## Input records
----------------------------------------
[config.mk]
export PLATFORM = sky130hd
export DESIGN_NAME = poe_port_class_power_ctrl
export DESIGN_NICKNAME = d
export VERILOG_FILES = /design/src/rtl/poe_class_pkg.sv /design/src/rtl/overload_timer_if.sv /design/src/rtl/overload_timer.sv /design/src/rtl/poe_port_class_power_ctrl.sv
export SDC_FILE = /design/constraint.sdc
export NUM_CORES = 1
export LEC_CHECK = 0
export CORE_ASPECT_RATIO = 0.9
export CORE_MARGIN = 1
export CORE_UTILIZATION = 40
export DETAILED_ROUTE_END_ITERATION = 8
export DONT_BUFFER_PORTS = 1
export PLACE_DENSITY = 0.55
export RECOVER_POWER = 100
export SYNTH_ARGS = -nofsm -noshare
export SYNTH_HDL_FRONTEND = slang
export SYNTH_SLANG_ARGS = --single-unit
[constraint.sdc]
create_clock -name clock -period 4.13 [get_ports clock]
set_input_delay 0.826 -clock clock [delete_from_list [all_inputs] [get_ports clock]]
set_output_delay 0.826 -clock clock [all_outputs]
set_load 0.02 [all_outputs]
[src/rtl/poe_class_pkg.sv]
// constants, codes and types for the per-port class and power control
// assumes one 50 MHz clock and an 8-bit register port with 4-bit address
package poe_class_pkg;
  localparam int CLK_MHZ = 50;
  // classification pulse time, typical
  localparam int CLASS_TIME_US = 12000;
  localparam int CLASS_CYCLES = CLASS_TIME_US * CLK_MHZ;
  // pause at the mark voltage between the two class pulses
  localparam int MARK_TIME_US = 100;
  localparam int MARK_CYCLES = MARK_TIME_US * CLK_MHZ;
  localparam int START_TIME_US = 60000;
  localparam int START_CYCLES = START_TIME_US * CLK_MHZ;
  localparam int CUT_TIME_US = 60000;
  localparam int CUT_CYCLES = CUT_TIME_US * CLK_MHZ;
  localparam int LIMIT_TIME_US = 1000;
  localparam int LIMIT_CYCLES = LIMIT_TIME_US * CLK_MHZ;
  // cut timer counts up this many times faster than it counts down
  localparam int CUT_UP_STEP = 16;
  // analog levels the port stage is told to use
  localparam int CLASS_VOLT_MV = 18000;
  localparam int MARK_VOLT_MV = 9000;
  localparam int INRUSH_MA = 450;
  // register offsets
  localparam logic [3:0] REG_CONTROL = 4'h0;
  localparam logic [3:0] REG_COMMAND = 4'h1;
  localparam logic [3:0] REG_STATUS = 4'h2;
  localparam logic [3:0] REG_HP_STATUS = 4'h3;
  localparam logic [3:0] REG_LIMIT = 4'h4;
  localparam logic [3:0] REG_CUT = 4'h5;
  localparam logic [3:0] REG_FAULT = 4'h6;
  // field positions
  localparam int CTRL_CLASS_EN = 0;
  localparam int CTRL_PINGPONG = 1;
  localparam int CTRL_QUARTER_OHM = 2;
  localparam int CTRL_MANUAL = 3;
  localparam int CMD_CLASSIFY = 0;
  localparam int CMD_POWER_ON = 1;
  localparam int CMD_POWER_OFF = 2;
  localparam int STAT_POWERED = 4;
  localparam int STAT_STANDALONE = 5;
  localparam int FLT_START = 0;
  localparam int FLT_CUT = 1;
  localparam int FLT_LIMIT = 2;
  // hard limit codes, 425 mA and 850 mA for each sense scaling
  localparam logic [7:0] LIM425_HALF = 8'h00;
  localparam logic [7:0] LIM850_HALF = 8'h40;
  localparam logic [7:0] LIM425_QUARTER = 8'h80;
  localparam logic [7:0] LIM850_QUARTER = 8'hC0;
  // cut threshold codes per class in standalone mode
  localparam logic [6:0] CUT_CLASS1 = 7'h0B;
  localparam logic [6:0] CUT_CLASS2 = 7'h15;
  localparam logic [6:0] CUT_CLASS3 = 7'h26;
  localparam logic [6:0] CUT_CLASS4 = 7'h40;
  localparam logic [6:0] CUT_RESET = 7'h26;
  typedef enum logic [2:0] {
    CLASS_0 = 3'h0, CLASS_1 = 3'h1, CLASS_2 = 3'h2, CLASS_3 = 3'h3,
    CLASS_4 = 3'h4, CLASS_NONE = 3'h7
  } class_type;
  typedef enum logic [2:0] {
    ST_IDLE = 3'h0, ST_CLASS1 = 3'h1, ST_MARK = 3'h2, ST_CLASS2 = 3'h3,
    ST_INRUSH = 3'h4, ST_POWERED = 3'h5
  } state_type;
endpackage : poe_class_pkg

[src/rtl/overload_timer_if.sv]
// signals between the port sequencer and its overload timers
// assumes both ends sit on the same clock
interface overload_timer_if;
  logic active;
  logic overCut;
  logic overLimit;
  logic cutExpired;
  logic limitExpired;
  modport ctrl (output active, output overCut, output overLimit,
    input cutExpired, input limitExpired);
  modport timer (input active, input overCut, input overLimit,
    output cutExpired, output limitExpired);
endinterface : overload_timer_if

[src/rtl/overload_timer.sv]
// cut timer (up/down) and limit timer of one powered port
// assumes comparator levels already synchronous to clock
module overload_timer #(
  parameter int CUT_CYCLES = poe_class_pkg::CUT_CYCLES,
  parameter int LIMIT_CYCLES = poe_class_pkg::LIMIT_CYCLES
) (
  input wire logic clock,
  input wire logic nrst,
  overload_timer_if.timer tif
);
  localparam int CUT_TOP = CUT_CYCLES * poe_class_pkg::CUT_UP_STEP;
  localparam int CW = $clog2(CUT_TOP + 1);
  localparam int LW = $clog2(LIMIT_CYCLES + 1);
  logic [CW-1:0] cutCount;
  logic [LW-1:0] limitCount;

  // up by the step while above cut, down by one below: duty over ~6% trips
  // cut timer runs
  always_ff @(posedge clock or negedge nrst)
  begin
    if (!nrst)
      cutCount <= '0;
    else if (!tif.active)
      cutCount <= '0;
    else if (tif.overCut)
    begin
      if (cutCount >= CW'(CUT_TOP - poe_class_pkg::CUT_UP_STEP))
        cutCount <= CW'(CUT_TOP);
      else
        cutCount <= cutCount + CW'(poe_class_pkg::CUT_UP_STEP);
    end
    else if (cutCount != '0)
      cutCount <= cutCount - CW'(1);
  end

  always_ff @(posedge clock or negedge nrst)
  begin
    if (!nrst)
      limitCount <= '0;
    else if (!tif.active || !tif.overLimit)
      limitCount <= '0;
    else if (limitCount != LW'(LIMIT_CYCLES))
      limitCount <= limitCount + LW'(1);
  end

  assign tif.cutExpired = (cutCount == CW'(CUT_TOP));
  assign tif.limitExpired = (limitCount == LW'(LIMIT_CYCLES));
endmodule : overload_timer

[src/rtl/poe_port_class_power_ctrl.sv]
// one port: classification sequence, inrush with start timer, two thresholds
// assumes analog stage gives class result, comparator levels and detect pulse
// synchronous to clock; host reaches registers over a plain strobe port

module poe_port_class_power_ctrl #(
  parameter int CLASS_CYCLES = poe_class_pkg::CLASS_CYCLES,
  parameter int MARK_CYCLES = poe_class_pkg::MARK_CYCLES,
  parameter int START_CYCLES = poe_class_pkg::START_CYCLES,
  parameter int CUT_CYCLES = poe_class_pkg::CUT_CYCLES,
  parameter int LIMIT_CYCLES = poe_class_pkg::LIMIT_CYCLES
) (
  input wire logic clock,
  input wire logic nrst,
  input wire logic [3:0] regAddr,
  input wire logic [7:0] regWriteData,
  input wire logic regWrite,
  input wire logic regRead,
  output logic [7:0] regReadData,
  input wire logic standalonePin,
  input wire logic shutdown,
  input wire logic detectGood,
  input wire logic [2:0] classCurrent,
  input wire logic overCut,
  input wire logic overLimit,
  input wire logic inrushDone,
  output logic classVoltageOn,
  output logic markVoltageOn,
  output logic gateOn,
  output logic inrushRegulate,
  output logic [7:0] hardCurrentLimit,
  output logic [6:0] overloadCutThreshold,
  output logic quarterOhm,
  output logic restartDetect
);
  localparam int PW = 32;
  poe_class_pkg::state_type state, nextState;
  poe_class_pkg::class_type classField, measured;
  logic [PW-1:0] phaseCount;
  logic standalone, strapTaken;
  logic classEnable, pingPong, manualBit;
  logic hpFlag;
  logic [7:0] hardLimit;
  logic [6:0] cutThreshold;
  logic [2:0] faultFlags, faultSet;
  logic classEnd, markEnd, startExpire;
  logic cmdClassify, cmdPowerOn, cmdPowerOff, manualMode, portOn, turnOff;
  logic [7:0] lim425, lim850;
  overload_timer_if tif();

  overload_timer #(
    .CUT_CYCLES(CUT_CYCLES),
    .LIMIT_CYCLES(LIMIT_CYCLES)
  ) u_timer (
    .clock(clock),
    .nrst(nrst),
    .tif(tif)
  );

  // command strobes only live for the write cycle
  assign cmdClassify = regWrite && regAddr == poe_class_pkg::REG_COMMAND
    && regWriteData[poe_class_pkg::CMD_CLASSIFY];
  assign cmdPowerOn = regWrite && regAddr == poe_class_pkg::REG_COMMAND
    && regWriteData[poe_class_pkg::CMD_POWER_ON];
  assign cmdPowerOff = regWrite && regAddr == poe_class_pkg::REG_COMMAND
    && regWriteData[poe_class_pkg::CMD_POWER_OFF];
  // the strap overrides the manual bit
  assign manualMode = manualBit && !standalone;
  assign portOn = state == poe_class_pkg::ST_INRUSH || state == poe_class_pkg::ST_POWERED;
  assign turnOff = portOn && nextState == poe_class_pkg::ST_IDLE;
  assign lim425 = quarterOhm ? poe_class_pkg::LIM425_QUARTER : poe_class_pkg::LIM425_HALF;
  assign lim850 = quarterOhm ? poe_class_pkg::LIM850_QUARTER : poe_class_pkg::LIM850_HALF;

  // out-of-range current reads as class 0
  assign measured = (classCurrent > 3'h4) ? poe_class_pkg::CLASS_0
    : poe_class_pkg::class_type'(classCurrent);

  assign classEnd = phaseCount == PW'(CLASS_CYCLES - 1);
  assign markEnd = phaseCount == PW'(MARK_CYCLES - 1);
  assign startExpire = phaseCount == PW'(START_CYCLES - 1);

  // strap is caught by a clocked process after reset release, not by the reset
  always_ff @(posedge clock or negedge nrst)
  begin
    if (!nrst)
    begin
      standalone <= 1'b0;
      strapTaken <= 1'b0;
    end
    else if (!strapTaken)
    begin
      standalone <= standalonePin;
      strapTaken <= 1'b1;
    end
  end

  // control register; class enable defaults from the strap
  // class enable from strap
  always_ff @(posedge clock or negedge nrst)
  begin
    if (!nrst)
    begin
      classEnable <= 1'b0;
      pingPong <= 1'b0;
      quarterOhm <= 1'b0;
      manualBit <= 1'b0;
    end
    else if (!strapTaken)
      classEnable <= standalonePin;
    else if (regWrite && regAddr == poe_class_pkg::REG_CONTROL)
    begin
      classEnable <= regWriteData[poe_class_pkg::CTRL_CLASS_EN];
      pingPong <= regWriteData[poe_class_pkg::CTRL_PINGPONG];
      quarterOhm <= regWriteData[poe_class_pkg::CTRL_QUARTER_OHM];
      manualBit <= regWriteData[poe_class_pkg::CTRL_MANUAL];
    end
  end

  // sequencer
  always_comb
  begin
    nextState = state;
    faultSet = 3'h0;
    case (state)
      poe_class_pkg::ST_IDLE:
        if (shutdown)
          nextState = poe_class_pkg::ST_IDLE;
        else if (cmdPowerOn)
          nextState = poe_class_pkg::ST_INRUSH;
        else if (classEnable && strapTaken
                 && (manualMode ? cmdClassify : detectGood))
          nextState = poe_class_pkg::ST_CLASS1;
        else if (standalone && detectGood)
          nextState = poe_class_pkg::ST_INRUSH;
      poe_class_pkg::ST_CLASS1:
        if (shutdown)
          nextState = poe_class_pkg::ST_IDLE;
        else if (classEnd)
        begin
          if (measured == poe_class_pkg::CLASS_4 && pingPong)
            nextState = poe_class_pkg::ST_MARK;
          else if (standalone)
            nextState = poe_class_pkg::ST_INRUSH;
          else
            nextState = poe_class_pkg::ST_IDLE;
        end
      poe_class_pkg::ST_MARK:
        if (shutdown)
          nextState = poe_class_pkg::ST_IDLE;
        else if (markEnd)
          nextState = poe_class_pkg::ST_CLASS2;
      poe_class_pkg::ST_CLASS2:
        if (shutdown)
          nextState = poe_class_pkg::ST_IDLE;
        else if (classEnd)
        begin
          if (standalone && measured == poe_class_pkg::CLASS_4)
            nextState = poe_class_pkg::ST_INRUSH;
          else
            nextState = poe_class_pkg::ST_IDLE;
        end
      poe_class_pkg::ST_INRUSH:
        if (shutdown || cmdPowerOff)
          nextState = poe_class_pkg::ST_IDLE;
        else if (inrushDone)
          nextState = poe_class_pkg::ST_POWERED;
        else if (startExpire)
        begin
          nextState = poe_class_pkg::ST_IDLE;
          faultSet[poe_class_pkg::FLT_START] = 1'b1;
        end
      poe_class_pkg::ST_POWERED:
        if (shutdown || cmdPowerOff)
          nextState = poe_class_pkg::ST_IDLE;
        else if (tif.cutExpired)
        begin
          nextState = poe_class_pkg::ST_IDLE;
          faultSet[poe_class_pkg::FLT_CUT] = 1'b1;
        end
        else if (tif.limitExpired)
        begin
          nextState = poe_class_pkg::ST_IDLE;
          faultSet[poe_class_pkg::FLT_LIMIT] = 1'b1;
        end
      default:
        nextState = poe_class_pkg::ST_IDLE;
    endcase
  end

  always_ff @(posedge clock or negedge nrst)
  begin
    if (!nrst)
      state <= poe_class_pkg::ST_IDLE;
    else
      state <= nextState;
  end

  // phase counter restarts on each state change
  // start timer during inrush
  always_ff @(posedge clock or negedge nrst)
  begin
    if (!nrst)
      phaseCount <= '0;
    else if (nextState != state)
      phaseCount <= '0;
    else if (state != poe_class_pkg::ST_IDLE && state != poe_class_pkg::ST_POWERED)
      phaseCount <= phaseCount + PW'(1);
  end

  always_ff @(posedge clock or negedge nrst)
  begin
    if (!nrst)
      classField <= poe_class_pkg::CLASS_NONE;
    else if (classEnd && (state == poe_class_pkg::ST_CLASS1
                          || state == poe_class_pkg::ST_CLASS2))
      classField <= measured;
  end

  // flag cleared when a new sequence begins, so it reflects this PD only
  // second cycle flag
  always_ff @(posedge clock or negedge nrst)
  begin
    if (!nrst)
      hpFlag <= 1'b0;
    else if (nextState == poe_class_pkg::ST_CLASS2)
      hpFlag <= 1'b1;
    else if (state == poe_class_pkg::ST_IDLE && nextState == poe_class_pkg::ST_CLASS1)
      hpFlag <= 1'b0;
  end

  // thresholds: host writes any time, even while powered, except in a turn-off or standalone class-end cycle
  // live threshold writes
  // limit back to 425 on off
  always_ff @(posedge clock or negedge nrst)
  begin
    if (!nrst)
    begin
      hardLimit <= poe_class_pkg::LIM425_HALF;
      cutThreshold <= poe_class_pkg::CUT_RESET;
    end
    else if (turnOff)
      hardLimit <= lim425;
    else if (standalone && classEnd && nextState == poe_class_pkg::ST_INRUSH)
    begin
      case (measured)
        poe_class_pkg::CLASS_1: cutThreshold <= poe_class_pkg::CUT_CLASS1;
        poe_class_pkg::CLASS_2: cutThreshold <= poe_class_pkg::CUT_CLASS2;
        poe_class_pkg::CLASS_4: cutThreshold <= poe_class_pkg::CUT_CLASS4;
        default: cutThreshold <= poe_class_pkg::CUT_CLASS3;
      endcase
      hardLimit <= (measured == poe_class_pkg::CLASS_4) ? lim850 : lim425;
    end
    else if (regWrite && regAddr == poe_class_pkg::REG_LIMIT)
      hardLimit <= regWriteData;
    else if (regWrite && regAddr == poe_class_pkg::REG_CUT)
      cutThreshold <= regWriteData[6:0];
  end

  // sticky faults, write one to clear; a new fault beats the clear
  always_ff @(posedge clock or negedge nrst)
  begin
    if (!nrst)
      faultFlags <= 3'h0;
    else if (regWrite && regAddr == poe_class_pkg::REG_FAULT)
      faultFlags <= (faultFlags & ~regWriteData[2:0]) | faultSet;
    else
      faultFlags <= faultFlags | faultSet;
  end

  // drive outputs from flops; limit forced low while inrush runs
  // inrush limit forced
  always_ff @(posedge clock or negedge nrst)
  begin
    if (!nrst)
    begin
      hardCurrentLimit <= poe_class_pkg::LIM425_HALF;
      overloadCutThreshold <= poe_class_pkg::CUT_RESET;
      restartDetect <= 1'b0;
    end
    else
    begin
      hardCurrentLimit <= (nextState == poe_class_pkg::ST_INRUSH) ? lim425 : hardLimit;
      overloadCutThreshold <= cutThreshold;
      restartDetect <= state == poe_class_pkg::ST_CLASS2 && classEnd && !shutdown
        && standalone && measured != poe_class_pkg::CLASS_4;
    end
  end

  assign classVoltageOn = state == poe_class_pkg::ST_CLASS1 || state == poe_class_pkg::ST_CLASS2;
  assign markVoltageOn = state == poe_class_pkg::ST_MARK;
  assign gateOn = portOn;
  assign inrushRegulate = state == poe_class_pkg::ST_INRUSH;
  assign tif.active = state == poe_class_pkg::ST_POWERED;
  assign tif.overCut = overCut;
  assign tif.overLimit = overLimit;

  // read data one cycle after the strobe, zero elsewhere and when unmapped
  always_ff @(posedge clock or negedge nrst)
  begin
    if (!nrst)
      regReadData <= 8'h00;
    else if (!regRead)
      regReadData <= 8'h00;
    else
      case (regAddr)
        poe_class_pkg::REG_CONTROL:
          regReadData <= {4'h0, manualBit, quarterOhm, pingPong, classEnable};
        poe_class_pkg::REG_STATUS:
          regReadData <= {2'h0, standalone, portOn, 1'b0, classField};
        poe_class_pkg::REG_HP_STATUS: regReadData <= {7'h00, hpFlag};
        poe_class_pkg::REG_LIMIT: regReadData <= hardLimit;
        poe_class_pkg::REG_CUT: regReadData <= {1'b0, cutThreshold};
        poe_class_pkg::REG_FAULT: regReadData <= {5'h00, faultFlags};
        default: regReadData <= 8'h00;
      endcase
  end
endmodule : poe_port_class_power_ctrl

==> flow_summary.toml, run 1 <==
[clock_network]
ctsHtreeMaxLevel = 4
post-cts-setup-buffers = 0
cts.sinks = 129
clkTransAtPathRegs_ns = 0.07
ctsResizeCount = 0
holdBufCountCts = 0
clkLatencyLatePin_ns = 0.43
cts_tree = "yes"
cts_buffer_depth = 2
cts-root-buf = "clkbuf_16"
numCtsBuffers = 17

[sta]
setup_violations = 0
rsz0062_at_grt = "false"
period_share = 0.904
finalHoldViolCount = 0
skew_ns = 0.0124
hold_slack_ns = 0.0847
max_clock_freq_mhz = 268
min_period_ns = 3.73
slew_headroom = 0.366
worst_pin_slew_ns = 0.951
tns_ns = 0
maxSlewViolCount = 0

[logic_synthesis]
synth.avg_cell_area_um2 = 9.56
synthFlopType = "dfrtp_1"
yosysWarnings = 0
synth_edf_count = 0
syn_nets = 804
synth_cell_types = 74
synth_seq_cells = 129
syn_area_mm2 = 0.00737
ys_seq_area_frac = 0.440
syn_inst = 771
synth_async_sr_flop_share = 1.00

[finish]
antenna_cells = 0
nets = 789
fillers = 1736
drive_gt1_frac = 0.0871
final_cell_mix = "dfrtp_1, nor2_1, nand2_1, nor4_1, nand3_1"
instances_no_fill = 1009
final_common_cell = "dfrtp_1"
area_growth_pct = 8.56

[floorplanning]
ioPinCount = 54
coreArea_mm2 = 0.0178
start_util = 0.413
rows = 46
dieHeight_um = 131
die-area_mm2 = 0.0190
fp.dieW_um = 145

[route]
ant_nets = 0
first_pass_iters = 5
viasPerCell = 5.85
wl_per_cell_um = 18.2
first_iter_violations = 310
drt-total-wl_um = 18300
route.vias.total = 5901
drc = 0

[worst_setup_path]
crit_family = "compound AO/OA/AOI/OAI gates"
crit_chain = "inv_1, ha_1, nand4bb_1, or4_1, or3_1, a221o_1, o21ba_1, o21bai_1, mux2_2"
startpoint_type = "flip-flop"
cpMaxStageDelayCell = "o21bai_1"
cp_num_buf_inv = 1
cp-end-kind = "flip-flop"
crit_required_ns = 4.44
crit_type = "reg -> reg"
worstPathMaxFanout = 9
crit_arrival_ns = 4.05
slowest_delay_ns = 0.66

[placement]
dp_hpwl_um = 12400
placed_cells = 977
gp_congestion = 0.909
numPortBuffers = 0

[global_routing]
grt_overflow = 0
grt_pass1_wl_um = 30500
antenna_found_initial = 0
grt_pass1_vias = 5915
grt_start_max_net_pins = 130
grt_use_total = 0.203

[power_and_ir_drop]
power_density_mw_per_mm2 = 483
ir_worst_vdd_mv = 0.242
cellLeakagePower_nw = 3.30
finalPower_mw = 3.86

[run_status]
status = "complete, no violations"

[flow_run]
drv_cap = 0

[worst_hold_path]
hp-class = "in -> async"
## metal layers
| metal | vias up | track usage | wire length [um] |
|---|---|---|---|
| li1 | 2774 | - | - |
| met1 | 2939 | 0.263 | 8350 |
| met2 | 159 | 0.329 | 8550 |
| met3 | 29 | 0.0517 | 1100 |
| met4 | 0 | 0.0755 | 342 |
| met5 | - | 0 | 0 |
## worst register-to-register path, cell delays in order, from the launching register on
cell	delay, ns
dfrtp_1	0.46
inv_1	0.11
ha_1	0.17
nand4bb_1	0.13
or4_1	0.55
or3_1	0.44
a221o_1	0.38
o21ba_1	0.30
o21bai_1	0.66
mux2_2	0.41
## through the flow
| stage | setup WS (ns) | cell area [um2] | util |
|---|---|---|---|
| final | 0.398 | 8000 | 0.448 |
| after global routing | 0.249 | 8000 | 0.448 |
| after CTS | 0.568 | 8100 | 0.454 |
| after detailed placement | 0.596 | 7520 | 0.421 |
| after global placement | 0.662 | 7520 | 0.421 |
| after floorplan | 0.895 | 7370 | - |
## where the power goes
| group | switching [mW] | internal, mW | total [mW] |
|---|---|---|---|
| combinational | 0.498 | 0.298 | 0.796 |
| clock | 0.682 | 0.809 | 1.49 |
| sequential | 0.184 | 1.39 | 1.57 |
## logic make-up after synthesis
kind of cell	share of synthesized area
AND/OR/NAND/NOR	0.261
AO/OA/AOI/OAI	0.112
flip-flops	0.440
buffers and inverters	0.0416
adder cells (fa/ha/maj)	0.0136
XOR/XNOR	0.0869
multiplexers	0.0452
other	0.000509
## synth_stat cells (5+ instances only)
library cell	count	area, um2
nand3_1	42	210
o21ai_0	24	120
ha_1	8	100
a22oi_1	6	45.0
or3_1	14	87.6
nor3_1	29	145
a221oi_1	11	96.3
mux2i_1	7	70.1
nor2_1	65	244
nor4_1	35	219
a21oi_1	28	140
mux2_4	7	105
nor2b_1	18	113
xor2_1	35	307
dfrtp_1	120	3000
and3_1	17	106
nor4_2	7	87.6
buf_6	8	90.1
xnor2_1	35	307
nand2_1	63	236
clkbuf_1	29	109
inv_1	20	75.1
nand4_1	13	81.3
or4_1	7	52.6
dfstp_2	9	236
buf_2	5	25.0
nand2b_1	10	62.6
mux2_2	13	146
## state kept, by name (all words and copies together) (netlist names)
register              flops
pingPong                  1
state                     3
classEnable               1
standalone                1
cutThreshold              7
quarterOhm                1
hpFlag                    1
restartDetect             1
strapTaken                1
overloadCutThreshold      7
faultFlags                3
classField                3
regReadData               8
phaseCount               32
hardCurrentLimit          8
u_timer.cutCount         26
manualBit                 1
hardLimit                 8
u_timer.limitCount       16
## final timing paths
path                       slack [ns]                 endpoint                 from  cells after the start
min                              0.08           regReadData[5]                 nrst                      0
max reg2reg                      0.40             hardLimit[7]  u_timer.cutCount[4]                      9
max                              0.40             hardLimit[7]  u_timer.cutCount[4]                      9
min reg2reg                      0.40  overloadCutThreshold[5]      cutThreshold[5]                      0
max in group asynchronous        3.74            classField[1]                 nrst                      0
min in group clock               0.40  overloadCutThreshold[5]      cutThreshold[5]                      0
----------------------------------------
## Prompt
Look through the entries above; copy each line where the string "sequencer" appears.

## Task output
// signals between the port sequencer and its overload timers
  // sequencer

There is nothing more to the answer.